The choice of primers is a critical factor influencing the performance of PCR assays, as it directly affects their sensitivity and specificity. False-negative results can occur when primers target variable regions of fungal genomes, leading to suboptimal binding in certain organisms. In this study, the primers were carefully selected to target the ITS1 region within the ribosomal RNA gene cluster for AF and the DHFR gene for PJ. The ITS1 region is a widely recognized target for fungal diagnostics due to its high copy number and relatively conserved sequences across fungal species, making it suitable for detecting AF with high sensitivity. For PJ, the DHFR gene was chosen based on the findings from our previous study published in 2021 [20], which demonstrated its effectiveness as a reliable target for molecular detection. DHFR is particularly advantageous due to its low variability and its diagnostic relevance in identifying PJ, as it circumvents some of the challenges associated with other, more variable genetic regions. By selecting these specific targets, the AF/PJ LDA ensures robust detection while minimizing the risk of false-negative results, even in cases where genetic variability could potentially compromise assay performance.

A potential risk for molecular diagnostic assays, such as the one described in this study, is that they may be perceived as mere technological exercises without practical clinical applicability. The primary aim of this research, however, was to develop a robust assay that is seamlessly integrable into routine diagnostic workflows. Although the AF/PJ LDA demonstrated high analytical and diagnostic performance in this study, its clinical validation remains incomplete, as we lack information on how the routine mycological results were interpreted by the treating physicians based on the clinical context. This is particularly relevant for PJ, where distinguishing colonization from active infection relies heavily on clinical correlation [27], even when the PCR results, such as those from the OLM PneumID, are concordant. In this context, the need for a multidisciplinary approach to diagnosing pulmonary fungal infections should be highlighted, integrating clinical, radiological, and serological findings (e.g., BDG and GM assays) for a comprehensive assessment [16].
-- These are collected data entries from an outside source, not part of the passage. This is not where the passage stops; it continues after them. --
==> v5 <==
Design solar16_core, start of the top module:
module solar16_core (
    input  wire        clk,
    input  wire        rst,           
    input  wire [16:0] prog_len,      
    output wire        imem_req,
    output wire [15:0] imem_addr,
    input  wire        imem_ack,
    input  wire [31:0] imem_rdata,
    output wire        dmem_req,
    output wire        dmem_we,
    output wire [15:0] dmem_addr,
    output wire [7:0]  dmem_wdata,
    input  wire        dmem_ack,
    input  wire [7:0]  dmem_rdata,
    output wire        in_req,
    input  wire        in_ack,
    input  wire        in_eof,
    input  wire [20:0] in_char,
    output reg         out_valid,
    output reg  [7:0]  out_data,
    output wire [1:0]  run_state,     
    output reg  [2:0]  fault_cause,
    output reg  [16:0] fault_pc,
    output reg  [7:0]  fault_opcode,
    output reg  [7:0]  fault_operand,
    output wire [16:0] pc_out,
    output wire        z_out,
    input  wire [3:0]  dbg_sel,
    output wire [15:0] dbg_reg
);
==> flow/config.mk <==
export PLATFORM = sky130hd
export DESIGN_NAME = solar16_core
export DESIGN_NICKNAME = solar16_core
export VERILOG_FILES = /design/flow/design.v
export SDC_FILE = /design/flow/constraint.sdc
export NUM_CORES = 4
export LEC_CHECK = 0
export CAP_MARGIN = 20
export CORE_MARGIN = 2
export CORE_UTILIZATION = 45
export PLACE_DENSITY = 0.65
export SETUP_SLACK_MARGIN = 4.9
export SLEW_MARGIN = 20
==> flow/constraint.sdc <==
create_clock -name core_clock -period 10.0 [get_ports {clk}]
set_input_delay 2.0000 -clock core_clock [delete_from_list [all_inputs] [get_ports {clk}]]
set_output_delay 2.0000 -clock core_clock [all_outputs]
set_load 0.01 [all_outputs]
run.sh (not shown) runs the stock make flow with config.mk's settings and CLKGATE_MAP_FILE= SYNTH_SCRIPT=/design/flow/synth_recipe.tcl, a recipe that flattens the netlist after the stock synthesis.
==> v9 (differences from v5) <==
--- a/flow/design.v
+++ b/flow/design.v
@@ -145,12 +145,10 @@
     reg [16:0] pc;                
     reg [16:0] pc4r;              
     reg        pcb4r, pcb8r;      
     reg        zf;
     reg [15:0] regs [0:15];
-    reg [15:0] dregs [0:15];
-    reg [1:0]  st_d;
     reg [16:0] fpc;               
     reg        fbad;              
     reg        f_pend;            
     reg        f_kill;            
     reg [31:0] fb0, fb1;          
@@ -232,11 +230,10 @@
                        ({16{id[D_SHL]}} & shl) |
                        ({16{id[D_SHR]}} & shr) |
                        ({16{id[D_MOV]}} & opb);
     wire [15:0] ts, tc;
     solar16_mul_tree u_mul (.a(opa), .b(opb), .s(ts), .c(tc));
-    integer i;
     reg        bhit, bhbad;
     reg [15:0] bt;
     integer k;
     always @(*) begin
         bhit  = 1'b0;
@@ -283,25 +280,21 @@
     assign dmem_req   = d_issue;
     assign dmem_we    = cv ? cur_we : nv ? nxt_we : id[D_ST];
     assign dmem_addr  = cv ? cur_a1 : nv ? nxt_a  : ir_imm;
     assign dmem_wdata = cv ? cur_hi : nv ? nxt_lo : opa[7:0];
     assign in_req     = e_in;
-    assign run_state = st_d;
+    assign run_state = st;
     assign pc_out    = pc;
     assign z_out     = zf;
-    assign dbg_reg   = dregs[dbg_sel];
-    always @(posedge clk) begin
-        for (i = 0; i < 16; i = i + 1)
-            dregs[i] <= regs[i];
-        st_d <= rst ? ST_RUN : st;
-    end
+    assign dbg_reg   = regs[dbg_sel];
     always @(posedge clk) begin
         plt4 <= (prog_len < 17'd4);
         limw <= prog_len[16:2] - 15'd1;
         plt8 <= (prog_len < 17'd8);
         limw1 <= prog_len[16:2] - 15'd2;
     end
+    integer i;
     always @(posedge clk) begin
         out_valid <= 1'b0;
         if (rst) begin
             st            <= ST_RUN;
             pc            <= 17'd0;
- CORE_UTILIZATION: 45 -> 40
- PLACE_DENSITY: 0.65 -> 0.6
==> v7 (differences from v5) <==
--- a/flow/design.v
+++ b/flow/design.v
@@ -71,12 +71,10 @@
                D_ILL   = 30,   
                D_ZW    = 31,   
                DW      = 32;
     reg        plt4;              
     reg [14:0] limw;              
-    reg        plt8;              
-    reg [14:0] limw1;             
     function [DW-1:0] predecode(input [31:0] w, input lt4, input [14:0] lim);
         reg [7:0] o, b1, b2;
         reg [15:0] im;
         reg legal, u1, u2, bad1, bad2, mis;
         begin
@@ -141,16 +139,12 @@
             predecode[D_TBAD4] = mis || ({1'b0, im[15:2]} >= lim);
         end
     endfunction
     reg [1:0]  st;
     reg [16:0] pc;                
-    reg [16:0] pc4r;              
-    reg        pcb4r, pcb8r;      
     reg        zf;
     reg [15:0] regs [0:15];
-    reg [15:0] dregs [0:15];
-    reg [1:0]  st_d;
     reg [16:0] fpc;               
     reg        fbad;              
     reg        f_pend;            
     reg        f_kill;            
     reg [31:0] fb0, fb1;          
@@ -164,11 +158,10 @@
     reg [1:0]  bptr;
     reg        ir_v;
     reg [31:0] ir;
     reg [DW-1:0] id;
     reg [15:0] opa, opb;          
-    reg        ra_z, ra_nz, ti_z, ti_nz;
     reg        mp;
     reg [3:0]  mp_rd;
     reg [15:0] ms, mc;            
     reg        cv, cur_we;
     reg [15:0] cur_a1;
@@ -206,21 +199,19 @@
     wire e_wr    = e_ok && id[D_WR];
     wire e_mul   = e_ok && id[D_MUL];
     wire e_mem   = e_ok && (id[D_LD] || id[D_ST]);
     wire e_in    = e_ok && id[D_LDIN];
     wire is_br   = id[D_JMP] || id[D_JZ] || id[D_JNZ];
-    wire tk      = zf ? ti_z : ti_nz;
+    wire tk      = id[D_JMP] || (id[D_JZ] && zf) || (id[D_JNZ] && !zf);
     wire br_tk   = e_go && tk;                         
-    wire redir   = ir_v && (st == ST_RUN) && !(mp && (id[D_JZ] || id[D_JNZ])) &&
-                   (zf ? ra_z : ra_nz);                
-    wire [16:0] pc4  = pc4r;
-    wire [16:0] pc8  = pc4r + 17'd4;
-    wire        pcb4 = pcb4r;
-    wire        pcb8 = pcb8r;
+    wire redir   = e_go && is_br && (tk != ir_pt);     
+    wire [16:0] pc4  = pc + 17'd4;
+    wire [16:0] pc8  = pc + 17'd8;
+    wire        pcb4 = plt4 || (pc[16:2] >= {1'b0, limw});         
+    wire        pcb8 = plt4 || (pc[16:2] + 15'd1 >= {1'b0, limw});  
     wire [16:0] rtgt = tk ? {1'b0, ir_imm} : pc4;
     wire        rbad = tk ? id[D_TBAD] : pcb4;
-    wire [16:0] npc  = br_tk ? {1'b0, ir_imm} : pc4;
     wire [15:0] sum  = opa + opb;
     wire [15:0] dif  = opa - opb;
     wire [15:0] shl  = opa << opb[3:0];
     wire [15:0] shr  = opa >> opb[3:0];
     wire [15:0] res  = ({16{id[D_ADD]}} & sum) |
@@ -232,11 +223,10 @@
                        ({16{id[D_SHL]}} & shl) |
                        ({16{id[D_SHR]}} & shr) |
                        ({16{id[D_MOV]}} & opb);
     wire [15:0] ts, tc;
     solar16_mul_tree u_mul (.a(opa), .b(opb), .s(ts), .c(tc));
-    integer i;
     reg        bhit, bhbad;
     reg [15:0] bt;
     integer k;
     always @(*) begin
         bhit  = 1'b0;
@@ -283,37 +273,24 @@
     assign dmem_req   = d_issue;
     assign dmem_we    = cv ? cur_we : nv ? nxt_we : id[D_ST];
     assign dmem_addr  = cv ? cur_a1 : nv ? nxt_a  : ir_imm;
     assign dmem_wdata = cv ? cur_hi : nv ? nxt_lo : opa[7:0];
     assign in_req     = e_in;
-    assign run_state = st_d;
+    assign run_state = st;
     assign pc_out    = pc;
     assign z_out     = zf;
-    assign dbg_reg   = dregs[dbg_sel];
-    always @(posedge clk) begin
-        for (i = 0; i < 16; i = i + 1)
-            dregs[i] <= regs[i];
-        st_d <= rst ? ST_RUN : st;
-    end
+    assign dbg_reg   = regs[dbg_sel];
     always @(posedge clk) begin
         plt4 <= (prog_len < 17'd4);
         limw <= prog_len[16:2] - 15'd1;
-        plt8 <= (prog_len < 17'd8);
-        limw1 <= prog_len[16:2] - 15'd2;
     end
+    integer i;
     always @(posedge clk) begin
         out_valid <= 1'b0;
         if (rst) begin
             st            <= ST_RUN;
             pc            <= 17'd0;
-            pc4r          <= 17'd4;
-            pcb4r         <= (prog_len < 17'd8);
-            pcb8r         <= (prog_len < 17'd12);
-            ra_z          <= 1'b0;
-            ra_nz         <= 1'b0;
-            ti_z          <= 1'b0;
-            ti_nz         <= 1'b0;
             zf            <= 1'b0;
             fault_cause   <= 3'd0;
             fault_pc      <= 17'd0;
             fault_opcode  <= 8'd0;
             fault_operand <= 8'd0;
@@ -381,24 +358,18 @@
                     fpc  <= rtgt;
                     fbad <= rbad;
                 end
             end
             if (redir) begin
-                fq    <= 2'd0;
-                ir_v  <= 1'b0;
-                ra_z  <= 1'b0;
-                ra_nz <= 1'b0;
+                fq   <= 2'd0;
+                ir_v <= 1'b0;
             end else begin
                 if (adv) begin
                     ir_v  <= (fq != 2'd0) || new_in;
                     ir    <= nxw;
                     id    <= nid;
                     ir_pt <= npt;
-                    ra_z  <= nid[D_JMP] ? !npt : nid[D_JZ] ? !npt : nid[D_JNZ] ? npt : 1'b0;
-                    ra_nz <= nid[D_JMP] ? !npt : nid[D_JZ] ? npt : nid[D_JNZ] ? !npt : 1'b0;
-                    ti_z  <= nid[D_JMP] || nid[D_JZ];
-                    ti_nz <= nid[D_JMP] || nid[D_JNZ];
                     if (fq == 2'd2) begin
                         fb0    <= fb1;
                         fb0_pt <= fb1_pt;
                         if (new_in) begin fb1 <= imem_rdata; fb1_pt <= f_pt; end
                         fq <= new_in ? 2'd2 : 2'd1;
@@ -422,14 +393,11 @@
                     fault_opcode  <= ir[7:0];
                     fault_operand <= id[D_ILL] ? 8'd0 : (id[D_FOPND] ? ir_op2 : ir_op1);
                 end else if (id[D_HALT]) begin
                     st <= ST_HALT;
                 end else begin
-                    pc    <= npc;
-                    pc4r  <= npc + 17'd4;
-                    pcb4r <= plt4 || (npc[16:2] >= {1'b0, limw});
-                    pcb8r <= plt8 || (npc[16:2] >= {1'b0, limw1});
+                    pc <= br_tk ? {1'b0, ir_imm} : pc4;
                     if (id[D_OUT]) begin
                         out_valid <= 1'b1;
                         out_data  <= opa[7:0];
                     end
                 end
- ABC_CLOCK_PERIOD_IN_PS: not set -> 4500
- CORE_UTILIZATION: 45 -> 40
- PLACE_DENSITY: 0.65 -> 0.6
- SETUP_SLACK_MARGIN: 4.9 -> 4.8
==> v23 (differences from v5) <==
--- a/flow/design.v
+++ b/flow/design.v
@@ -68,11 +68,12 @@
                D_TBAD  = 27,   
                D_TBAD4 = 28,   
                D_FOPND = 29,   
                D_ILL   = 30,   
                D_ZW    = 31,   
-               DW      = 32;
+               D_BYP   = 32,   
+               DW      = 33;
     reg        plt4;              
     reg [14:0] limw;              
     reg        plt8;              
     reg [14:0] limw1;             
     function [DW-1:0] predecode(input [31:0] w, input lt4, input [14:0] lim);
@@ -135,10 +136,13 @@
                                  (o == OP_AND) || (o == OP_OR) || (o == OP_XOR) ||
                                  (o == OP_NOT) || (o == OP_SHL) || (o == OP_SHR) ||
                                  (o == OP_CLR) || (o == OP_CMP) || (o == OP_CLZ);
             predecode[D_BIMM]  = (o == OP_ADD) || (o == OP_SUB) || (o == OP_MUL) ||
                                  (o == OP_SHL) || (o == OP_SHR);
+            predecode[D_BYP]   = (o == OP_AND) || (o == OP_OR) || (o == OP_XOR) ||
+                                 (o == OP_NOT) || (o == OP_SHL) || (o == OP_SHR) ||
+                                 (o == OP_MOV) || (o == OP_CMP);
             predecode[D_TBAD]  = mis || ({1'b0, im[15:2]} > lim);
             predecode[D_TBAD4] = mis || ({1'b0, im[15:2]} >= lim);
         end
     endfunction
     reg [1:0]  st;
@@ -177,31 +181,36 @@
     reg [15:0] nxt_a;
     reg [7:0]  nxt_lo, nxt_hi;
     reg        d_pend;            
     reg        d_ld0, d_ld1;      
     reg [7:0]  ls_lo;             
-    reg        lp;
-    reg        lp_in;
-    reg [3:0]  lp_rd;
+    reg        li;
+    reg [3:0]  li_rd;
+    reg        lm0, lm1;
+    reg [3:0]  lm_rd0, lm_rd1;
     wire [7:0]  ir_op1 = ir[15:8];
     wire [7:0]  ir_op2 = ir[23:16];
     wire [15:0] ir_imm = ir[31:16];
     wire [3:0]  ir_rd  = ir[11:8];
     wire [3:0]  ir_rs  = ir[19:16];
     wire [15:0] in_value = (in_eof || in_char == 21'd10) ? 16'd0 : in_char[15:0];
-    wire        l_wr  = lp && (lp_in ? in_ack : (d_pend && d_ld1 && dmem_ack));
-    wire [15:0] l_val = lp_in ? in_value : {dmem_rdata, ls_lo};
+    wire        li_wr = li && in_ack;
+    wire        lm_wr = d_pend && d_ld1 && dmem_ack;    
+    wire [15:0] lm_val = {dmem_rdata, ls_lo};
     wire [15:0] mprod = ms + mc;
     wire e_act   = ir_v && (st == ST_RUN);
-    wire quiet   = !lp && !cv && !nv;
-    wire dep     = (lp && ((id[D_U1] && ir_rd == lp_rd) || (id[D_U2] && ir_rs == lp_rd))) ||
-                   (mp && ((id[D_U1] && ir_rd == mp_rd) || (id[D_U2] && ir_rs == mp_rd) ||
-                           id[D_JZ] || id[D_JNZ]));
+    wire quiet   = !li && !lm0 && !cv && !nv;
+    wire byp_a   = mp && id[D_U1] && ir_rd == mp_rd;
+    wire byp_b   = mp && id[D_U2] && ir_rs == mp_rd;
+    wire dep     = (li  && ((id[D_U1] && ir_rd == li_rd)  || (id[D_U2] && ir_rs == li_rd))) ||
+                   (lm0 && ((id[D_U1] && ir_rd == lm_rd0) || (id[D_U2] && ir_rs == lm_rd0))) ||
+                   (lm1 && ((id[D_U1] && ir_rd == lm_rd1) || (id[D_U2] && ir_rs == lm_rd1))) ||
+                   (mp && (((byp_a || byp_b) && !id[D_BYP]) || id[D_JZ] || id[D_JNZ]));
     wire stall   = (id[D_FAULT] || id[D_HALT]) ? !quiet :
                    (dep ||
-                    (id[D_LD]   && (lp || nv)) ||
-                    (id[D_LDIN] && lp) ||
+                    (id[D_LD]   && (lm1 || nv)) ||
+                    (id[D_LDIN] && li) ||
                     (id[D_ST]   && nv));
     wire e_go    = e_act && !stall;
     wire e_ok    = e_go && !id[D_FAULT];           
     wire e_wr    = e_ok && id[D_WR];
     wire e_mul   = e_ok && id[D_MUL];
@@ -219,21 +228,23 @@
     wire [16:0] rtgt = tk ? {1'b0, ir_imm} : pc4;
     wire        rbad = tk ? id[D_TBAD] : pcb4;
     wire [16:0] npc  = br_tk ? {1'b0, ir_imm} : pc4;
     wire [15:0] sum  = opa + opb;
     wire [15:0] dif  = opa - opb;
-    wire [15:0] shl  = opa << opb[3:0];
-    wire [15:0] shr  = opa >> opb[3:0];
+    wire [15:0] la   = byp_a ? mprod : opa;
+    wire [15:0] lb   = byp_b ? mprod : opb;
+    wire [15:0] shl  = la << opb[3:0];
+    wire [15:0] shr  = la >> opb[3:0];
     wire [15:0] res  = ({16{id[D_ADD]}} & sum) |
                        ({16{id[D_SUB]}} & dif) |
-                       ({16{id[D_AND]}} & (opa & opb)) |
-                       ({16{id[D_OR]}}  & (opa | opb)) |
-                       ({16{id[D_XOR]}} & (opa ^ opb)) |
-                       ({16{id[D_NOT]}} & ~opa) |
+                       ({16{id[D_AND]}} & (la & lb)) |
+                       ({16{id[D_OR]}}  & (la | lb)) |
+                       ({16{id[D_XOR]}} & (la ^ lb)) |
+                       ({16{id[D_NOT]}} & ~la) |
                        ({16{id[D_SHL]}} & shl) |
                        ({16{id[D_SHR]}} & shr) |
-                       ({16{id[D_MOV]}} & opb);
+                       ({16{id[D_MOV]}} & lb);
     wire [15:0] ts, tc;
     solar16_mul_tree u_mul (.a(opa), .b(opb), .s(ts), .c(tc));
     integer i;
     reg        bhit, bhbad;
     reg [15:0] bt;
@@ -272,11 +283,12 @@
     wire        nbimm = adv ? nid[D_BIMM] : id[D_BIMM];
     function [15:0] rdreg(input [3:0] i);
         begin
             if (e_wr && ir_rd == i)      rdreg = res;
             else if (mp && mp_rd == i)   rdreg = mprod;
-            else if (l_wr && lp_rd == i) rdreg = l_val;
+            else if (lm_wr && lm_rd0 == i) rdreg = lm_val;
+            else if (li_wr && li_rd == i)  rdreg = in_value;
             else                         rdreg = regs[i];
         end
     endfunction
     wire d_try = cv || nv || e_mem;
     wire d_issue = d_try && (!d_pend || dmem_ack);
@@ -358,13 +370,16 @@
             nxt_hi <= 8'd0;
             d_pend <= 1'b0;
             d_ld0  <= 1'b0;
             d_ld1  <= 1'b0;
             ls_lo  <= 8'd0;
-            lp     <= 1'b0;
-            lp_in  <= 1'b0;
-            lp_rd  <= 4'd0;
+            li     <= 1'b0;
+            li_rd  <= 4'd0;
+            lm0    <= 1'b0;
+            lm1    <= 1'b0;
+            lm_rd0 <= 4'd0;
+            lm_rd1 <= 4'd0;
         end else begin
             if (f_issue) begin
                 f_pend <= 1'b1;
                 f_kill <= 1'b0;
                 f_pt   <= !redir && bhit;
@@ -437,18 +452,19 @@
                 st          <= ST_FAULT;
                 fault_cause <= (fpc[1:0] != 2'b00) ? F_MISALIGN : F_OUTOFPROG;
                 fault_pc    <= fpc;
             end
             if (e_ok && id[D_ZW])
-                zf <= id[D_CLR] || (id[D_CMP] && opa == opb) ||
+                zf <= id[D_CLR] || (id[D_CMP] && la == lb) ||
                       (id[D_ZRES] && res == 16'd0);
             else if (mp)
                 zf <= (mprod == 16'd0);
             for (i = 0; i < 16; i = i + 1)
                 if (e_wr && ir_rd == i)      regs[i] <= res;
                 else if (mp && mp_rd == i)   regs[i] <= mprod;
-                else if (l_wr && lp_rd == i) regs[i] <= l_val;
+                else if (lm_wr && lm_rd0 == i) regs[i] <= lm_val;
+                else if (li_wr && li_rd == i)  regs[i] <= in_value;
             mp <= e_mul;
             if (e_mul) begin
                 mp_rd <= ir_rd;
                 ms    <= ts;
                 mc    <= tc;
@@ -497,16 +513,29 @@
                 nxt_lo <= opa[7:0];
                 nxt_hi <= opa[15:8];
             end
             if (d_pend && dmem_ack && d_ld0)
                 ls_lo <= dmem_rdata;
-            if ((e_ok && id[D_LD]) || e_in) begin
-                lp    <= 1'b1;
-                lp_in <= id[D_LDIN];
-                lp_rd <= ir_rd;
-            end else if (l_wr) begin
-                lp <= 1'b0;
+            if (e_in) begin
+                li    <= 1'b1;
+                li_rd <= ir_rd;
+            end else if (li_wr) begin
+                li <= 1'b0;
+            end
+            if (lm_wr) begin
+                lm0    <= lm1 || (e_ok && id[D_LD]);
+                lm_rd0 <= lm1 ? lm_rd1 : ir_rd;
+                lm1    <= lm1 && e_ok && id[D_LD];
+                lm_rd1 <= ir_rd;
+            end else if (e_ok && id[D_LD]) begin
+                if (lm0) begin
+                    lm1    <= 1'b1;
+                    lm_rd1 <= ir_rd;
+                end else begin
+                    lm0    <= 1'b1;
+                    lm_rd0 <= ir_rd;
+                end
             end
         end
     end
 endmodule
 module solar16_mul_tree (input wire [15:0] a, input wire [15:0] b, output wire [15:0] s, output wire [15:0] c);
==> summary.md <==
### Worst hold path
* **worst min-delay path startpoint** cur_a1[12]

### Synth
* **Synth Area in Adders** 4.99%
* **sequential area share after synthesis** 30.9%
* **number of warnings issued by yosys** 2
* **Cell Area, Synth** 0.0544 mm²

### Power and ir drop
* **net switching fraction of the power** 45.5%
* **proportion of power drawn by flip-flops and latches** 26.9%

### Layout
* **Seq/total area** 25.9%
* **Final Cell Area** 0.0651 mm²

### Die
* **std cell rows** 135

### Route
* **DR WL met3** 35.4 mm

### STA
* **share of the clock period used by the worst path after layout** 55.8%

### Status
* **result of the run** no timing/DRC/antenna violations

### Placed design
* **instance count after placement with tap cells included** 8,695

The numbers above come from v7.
The AF/PJ LDA was designed to address key challenges in fungal diagnostics, including the need for rapid, multiplexed detection of A. fumigatus and P. jirovecii. While the Panther Fusion system provides an efficient workflow, its proprietary extraction process limits assay adaptability to other platforms. Nevertheless, it overcomes the complexities of current BALF sample processing workflows, which typically require multiple steps prior to PCR-based molecular testing. Future studies should focus on further validation of the assay in larger, multicenter cohorts and explore its integration into diverse laboratory platforms to maximize clinical utility.

In conclusion, the AF/PJ assay represents a promising alternative to existing molecular diagnostics, combining multiplexed detection with a streamlined workflow. Its ability to address the challenges of fungal diagnostics while offering scalability highlights its potential for integration into routine clinical practice.